AtlasOfLivingAustralia / biocache-store

Occurrence processing, indexing and batch processing
Other
7 stars 24 forks source link

Store duplicate record links in a non-Darwin Core field for linked records #313

Closed ansell closed 2 years ago

ansell commented 5 years ago

The current Darwin Core field associatedOccurrences is being used currently by the ALA to store the results of the ALA internal duplicate record detector.

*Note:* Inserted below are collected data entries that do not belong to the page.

Context: an optimization exercise on an open-source flow, tuned for small area, a short achievable clock period and few clock cycles. The choices shown serve that exercise and are no tape-out recipe. Power is estimated from default activity; no workload was simulated.

==> flow/design.v <==
module SME(clk,reset,chardata,isstring,ispattern,valid,match,match_index);
input clk;
input reset;
input [7:0] chardata;
input isstring;
input ispattern;
output match;
output [4:0] match_index;
output valid;
reg [7:0] str [0:31];
reg [31:0] d;
reg dn;                
reg [4:0] len_m1;      
reg [4:0] base;        
reg str_r, pat_r, anch;
reg valid_r, match_r;
reg [4:0] idx_r;
wire first = ~pat_r;
wire is_beg = (chardata == 8'h5E);
wire is_end = (chardata == 8'h24);
wire is_any = (chardata == 8'h2E);
wire [7:0] cc = {chardata[7:3], chardata[2] & ~is_end, chardata[1:0]};
integer i;
always @(posedge clk) begin
    if (isstring) begin
        str[0] <= chardata;
        for (i = 1; i < 32; i = i + 1)
            str[i] <= str[i-1];
    end
end
wire [31:0] eq, sp;
genvar g;
generate
    for (g = 0; g < 32; g = g + 1) begin : stage
        SME_eq8 u_eq (.a(str[g]), .b(cc), .eq(eq[g]));
        SME_sp u_sp (.a(str[g]), .sp(sp[g]));
    end
endgenerate
reg [31:0] mask, begok, x;
always @(*) begin
    for (i = 0; i < 32; i = i + 1)
        mask[i] = (i <= len_m1);
    for (i = 0; i < 32; i = i + 1) begin
        begok[i] = mask[i] & ((i == 31) ? 1'b1 : (~mask[i+1] | sp[i+1]));
        x[i] = first ? mask[i] : anch ? begok[i] : ((i == 31) ? 1'b0 : d[i+1]);
    end
end
always @(posedge clk) begin
    d <= x & (eq | {32{is_any}});
    dn <= is_end & d[0];
    anch <= first & is_beg;
    if (ispattern)
        base <= first ? (is_beg ? len_m1 + 5'd1 : len_m1) : base - 5'd1;
    if (isstring)
        len_m1 <= str_r ? len_m1 + 5'd1 : 5'd0;
end
always @(posedge clk or posedge reset) begin
    if (reset) begin
        str_r <= 1'b0;
        pat_r <= 1'b0;
        valid_r <= 1'b0;
    end else begin
        str_r <= isstring;
        pat_r <= ispattern;
        valid_r <= pat_r & ~ispattern;
    end
end
function [4:0] pe32;
    input [31:0] v;
    reg [15:0] a1; reg [15:0] i1;
    reg [7:0] a2; reg [15:0] i2;
    reg [3:0] a3; reg [11:0] i3;
    reg [1:0] a4; reg [7:0] i4;
    integer k;
    begin
        for (k = 0; k < 16; k = k + 1) begin
            a1[k] = v[2*k+1] | v[2*k];
            i1[k] = v[2*k+1] | ~v[2*k];
        end
        for (k = 0; k < 8; k = k + 1) begin
            a2[k] = a1[2*k+1] | a1[2*k];
            i2[2*k+:2] = (a1[2*k+1] | ~a1[2*k]) ? {1'b1, i1[2*k+1]} : {1'b0, i1[2*k]};
        end
        for (k = 0; k < 4; k = k + 1) begin
            a3[k] = a2[2*k+1] | a2[2*k];
            i3[3*k+:3] = (a2[2*k+1] | ~a2[2*k]) ? {1'b1, i2[4*k+2+:2]} : {1'b0, i2[4*k+:2]};
        end
        for (k = 0; k < 2; k = k + 1) begin
            a4[k] = a3[2*k+1] | a3[2*k];
            i4[4*k+:4] = (a3[2*k+1] | ~a3[2*k]) ? {1'b1, i3[6*k+3+:3]} : {1'b0, i3[6*k+:3]};
        end
        pe32 = (a4[1] | ~a4[0]) ? {1'b1, i4[7:4]} : {1'b0, i4[3:0]};
    end
endfunction
always @(posedge clk) begin
    match_r <= (|d) | dn;
    idx_r <= base - pe32(d);
end
assign valid = valid_r;
assign match = match_r;
assign match_index = idx_r;
endmodule
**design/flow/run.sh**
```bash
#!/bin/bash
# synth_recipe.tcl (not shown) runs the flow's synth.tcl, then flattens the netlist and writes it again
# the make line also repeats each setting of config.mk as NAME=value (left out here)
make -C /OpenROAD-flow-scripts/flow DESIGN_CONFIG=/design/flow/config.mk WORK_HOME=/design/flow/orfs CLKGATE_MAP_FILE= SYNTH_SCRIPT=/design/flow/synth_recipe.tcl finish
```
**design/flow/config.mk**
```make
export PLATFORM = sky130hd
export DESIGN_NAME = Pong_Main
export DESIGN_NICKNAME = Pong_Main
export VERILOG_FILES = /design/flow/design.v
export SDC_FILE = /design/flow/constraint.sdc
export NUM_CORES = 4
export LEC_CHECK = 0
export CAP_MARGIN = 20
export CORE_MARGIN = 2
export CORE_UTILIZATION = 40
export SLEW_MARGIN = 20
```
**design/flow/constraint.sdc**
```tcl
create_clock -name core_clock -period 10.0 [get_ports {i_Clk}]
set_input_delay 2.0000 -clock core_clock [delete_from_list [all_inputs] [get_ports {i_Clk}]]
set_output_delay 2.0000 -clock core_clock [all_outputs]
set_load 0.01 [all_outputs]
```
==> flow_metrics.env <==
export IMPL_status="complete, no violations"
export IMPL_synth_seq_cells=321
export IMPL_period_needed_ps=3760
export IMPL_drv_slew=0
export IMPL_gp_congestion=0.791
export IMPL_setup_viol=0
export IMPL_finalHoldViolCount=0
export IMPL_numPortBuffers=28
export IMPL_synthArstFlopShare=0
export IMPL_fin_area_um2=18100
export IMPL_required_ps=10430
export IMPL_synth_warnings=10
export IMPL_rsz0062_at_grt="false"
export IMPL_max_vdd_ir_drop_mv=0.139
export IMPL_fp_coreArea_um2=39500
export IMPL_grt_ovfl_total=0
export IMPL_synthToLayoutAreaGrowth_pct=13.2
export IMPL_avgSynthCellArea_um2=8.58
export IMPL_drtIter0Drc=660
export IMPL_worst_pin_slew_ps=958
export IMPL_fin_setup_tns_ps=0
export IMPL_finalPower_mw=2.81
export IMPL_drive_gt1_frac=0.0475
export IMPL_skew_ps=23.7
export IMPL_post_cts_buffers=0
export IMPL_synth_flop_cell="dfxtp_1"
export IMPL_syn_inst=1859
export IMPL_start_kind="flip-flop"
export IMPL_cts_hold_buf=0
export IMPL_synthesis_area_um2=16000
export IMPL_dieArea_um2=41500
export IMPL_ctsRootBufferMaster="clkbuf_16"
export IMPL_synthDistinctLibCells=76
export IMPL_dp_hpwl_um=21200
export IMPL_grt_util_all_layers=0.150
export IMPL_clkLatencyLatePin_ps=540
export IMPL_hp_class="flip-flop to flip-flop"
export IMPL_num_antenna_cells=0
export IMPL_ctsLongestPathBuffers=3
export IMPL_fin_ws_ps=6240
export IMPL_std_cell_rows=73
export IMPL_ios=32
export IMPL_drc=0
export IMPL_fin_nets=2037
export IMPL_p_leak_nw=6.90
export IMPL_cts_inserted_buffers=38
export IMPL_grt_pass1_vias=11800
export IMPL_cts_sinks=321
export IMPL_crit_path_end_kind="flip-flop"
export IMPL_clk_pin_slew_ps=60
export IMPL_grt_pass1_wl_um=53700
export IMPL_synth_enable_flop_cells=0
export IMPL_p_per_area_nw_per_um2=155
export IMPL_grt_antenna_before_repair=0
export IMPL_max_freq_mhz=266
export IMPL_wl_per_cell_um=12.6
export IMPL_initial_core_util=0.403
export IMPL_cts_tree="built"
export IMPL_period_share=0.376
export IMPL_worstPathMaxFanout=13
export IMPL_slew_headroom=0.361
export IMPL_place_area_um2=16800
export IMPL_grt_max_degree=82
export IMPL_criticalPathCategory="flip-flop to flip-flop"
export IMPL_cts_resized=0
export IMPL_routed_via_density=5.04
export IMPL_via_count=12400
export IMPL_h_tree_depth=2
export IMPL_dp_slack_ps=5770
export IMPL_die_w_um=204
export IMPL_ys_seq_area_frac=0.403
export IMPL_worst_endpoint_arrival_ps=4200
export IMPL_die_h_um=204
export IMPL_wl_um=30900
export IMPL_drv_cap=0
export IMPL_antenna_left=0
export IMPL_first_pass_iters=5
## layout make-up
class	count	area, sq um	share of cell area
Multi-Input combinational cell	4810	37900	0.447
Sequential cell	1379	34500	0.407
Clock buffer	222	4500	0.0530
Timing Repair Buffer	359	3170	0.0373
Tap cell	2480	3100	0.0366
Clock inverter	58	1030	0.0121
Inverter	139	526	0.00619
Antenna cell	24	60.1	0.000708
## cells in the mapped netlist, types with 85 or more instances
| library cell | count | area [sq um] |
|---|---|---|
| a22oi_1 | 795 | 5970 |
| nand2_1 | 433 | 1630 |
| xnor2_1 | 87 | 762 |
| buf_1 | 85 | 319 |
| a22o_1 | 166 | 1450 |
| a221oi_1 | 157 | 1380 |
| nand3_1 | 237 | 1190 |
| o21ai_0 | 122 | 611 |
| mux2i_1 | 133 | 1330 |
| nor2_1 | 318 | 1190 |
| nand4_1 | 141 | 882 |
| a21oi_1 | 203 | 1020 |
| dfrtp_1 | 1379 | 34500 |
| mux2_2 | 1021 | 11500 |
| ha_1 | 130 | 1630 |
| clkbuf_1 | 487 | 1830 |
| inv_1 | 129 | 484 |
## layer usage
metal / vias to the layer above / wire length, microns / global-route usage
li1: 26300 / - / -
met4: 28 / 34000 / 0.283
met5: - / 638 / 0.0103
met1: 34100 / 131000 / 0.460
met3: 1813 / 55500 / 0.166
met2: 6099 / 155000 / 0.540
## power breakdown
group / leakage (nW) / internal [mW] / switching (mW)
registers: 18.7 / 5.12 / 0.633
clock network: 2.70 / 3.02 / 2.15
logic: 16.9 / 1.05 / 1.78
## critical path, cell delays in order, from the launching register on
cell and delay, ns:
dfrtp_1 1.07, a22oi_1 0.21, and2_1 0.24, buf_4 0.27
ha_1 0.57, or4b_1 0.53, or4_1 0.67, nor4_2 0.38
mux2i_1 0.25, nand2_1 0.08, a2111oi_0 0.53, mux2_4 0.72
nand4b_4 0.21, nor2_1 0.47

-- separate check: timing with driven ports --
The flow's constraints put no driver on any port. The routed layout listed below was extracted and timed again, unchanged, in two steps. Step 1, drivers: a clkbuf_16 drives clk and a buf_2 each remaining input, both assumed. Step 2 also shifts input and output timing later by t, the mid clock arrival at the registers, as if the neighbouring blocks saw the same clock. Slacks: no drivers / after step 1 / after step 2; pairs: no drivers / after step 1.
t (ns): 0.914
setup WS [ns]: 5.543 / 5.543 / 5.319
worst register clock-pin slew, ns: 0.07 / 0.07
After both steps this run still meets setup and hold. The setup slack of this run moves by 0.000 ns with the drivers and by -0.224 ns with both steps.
Background: an optimization exercise with open tools, aiming at small area. Do not read the settings as production practice.
RTL that was checked went through simulation tests only; none was proved equivalent to the original.
No functional check of the RTL was part of run 2.

## flow/design.v (module list and top-level ports; edited modules follow where they fit)
// module alu: 111 lines
// module mul33: 1153 lines
// module bpp: 3 lines
module alu #(
	parameter DATA_WIDTH = 32,
	parameter INST_WIDTH = 4
)(
	input                   i_clk,
	input                   i_rst_n,
	input  [DATA_WIDTH-1:0] i_data_a,
	input  [DATA_WIDTH-1:0] i_data_b,
	input  [INST_WIDTH-1:0] i_inst,
	input                   i_valid,
	output [DATA_WIDTH-1:0] o_data,
	output                  o_overflow,
	output                  o_valid
);
  // ...
==> flow/flow/run.sh <==
#!/bin/bash
# Standard synthesis (adders mapped as Brent-Kung), then a polarity clean-up of the synthesized netlist
# (flow/fixpol.py: removes the inverters Yosys's full-adder extraction leaves
# between full adders, choosing De Morgan duals of gates where that needs
# fewer inverters, and setting every gate to its smallest drive, which the
# resizer sizes up where timing needs it), then the standard layout from floorplan on, with the
# port buffers made of buf_2.
set -euo pipefail
R=orfs/results/sky130hd/alu/base
# SYNTH_OPERATIONS_ARGS set (to a no-op) keeps ORFS from adding its Kogge-Stone
# carry-lookahead map, so Yosys's own Brent-Kung map builds the adders
bash standard.sh 'SYNTH_OPERATIONS_ARGS=-top alu' synth > synth.log 2>&1
cp $R/1_2_yosys.v 1_2_yosys.standard.v
python3 flow/fixpol.py 1_2_yosys.standard.v $R/1_2_yosys.v --downsize > fixpol.log 2>&1
rm -f $R/1_synth.odb $R/1_synth.sdc
export BUFFER_PORTS_ARGS="-buffer_cell sky130_fd_sc_hd__buf_2"
bash standard.sh finish > layout.log 2>&1
==> flow/standard.sh <==
#!/bin/bash
# synth_recipe.tcl (not shown) runs the flow's synth.tcl, then flattens the netlist and writes it again
# the make line also repeats each setting of config.mk as NAME=value (left out here)
make -C /OpenROAD-flow-scripts/flow DESIGN_CONFIG=/design/flow/config.mk WORK_HOME=/design/flow/orfs CLKGATE_MAP_FILE= SYNTH_SCRIPT=/design/flow/synth_recipe.tcl "${@:-finish}"
==> flow/config.mk <==
export PLATFORM = sky130hd
export DESIGN_NAME = alu
export DESIGN_NICKNAME = alu
export VERILOG_FILES = /design/flow/design.v
export SDC_FILE = /design/flow/constraint.sdc
export NUM_CORES = 4
export LEC_CHECK = 0
export CAP_MARGIN = 20
export CORE_MARGIN = 2
export CORE_UTILIZATION = 40
export CTS_BUF_LIST = sky130_fd_sc_hd__clkbuf_8
export CTS_CLUSTER_DIAMETER = 300
export CTS_CLUSTER_SIZE = 40
export PLACE_DENSITY = 0.75
export SLEW_MARGIN = 20
export SYNTH_HIERARCHICAL = 1
export SYNTH_MINIMUM_KEEP_SIZE = 0
==> flow/constraint.sdc <==
create_clock -name core_clock -period 12.0 [get_ports {i_clk}]
set_input_delay 2.4000 -clock core_clock [delete_from_list [all_inputs] [get_ports {i_clk}]]
set_output_delay 2.4000 -clock core_clock [all_outputs]
set_load 0.01 [all_outputs]
Not shown: flow/flow/fixpol.py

This causes a conflict with guidance that ALA data providers have been given in the past to use associatedOccurrences to provide links between legitimate occurrence records that need to link together for whatever reason.

If a non-standard field was used for the results of the internal ALA duplicate record detector there would be no conflict in this case, and it would allow us to remove the following hack that is in place to avoid the duplicate record declarations being overwritten by standardised use of the field:

https://github.com/AtlasOfLivingAustralia/biocache-store/blob/master/src/main/scala/au/org/ala/biocache/dao/OccurrenceDAOImpl.scala#L51

It may also make it possible to resolve this issue given to us by an ALA data provider regarding record links: https://github.com/AtlasOfLivingAustralia/data-management/issues/375

Because of the prohibition in OccurrenceDAOImpl, it would be impossible to cleanup the associatedOccurrences field in that case using our standard processor.

brucehyslop commented 2 years ago

biocache-store has been replaced by pipelines.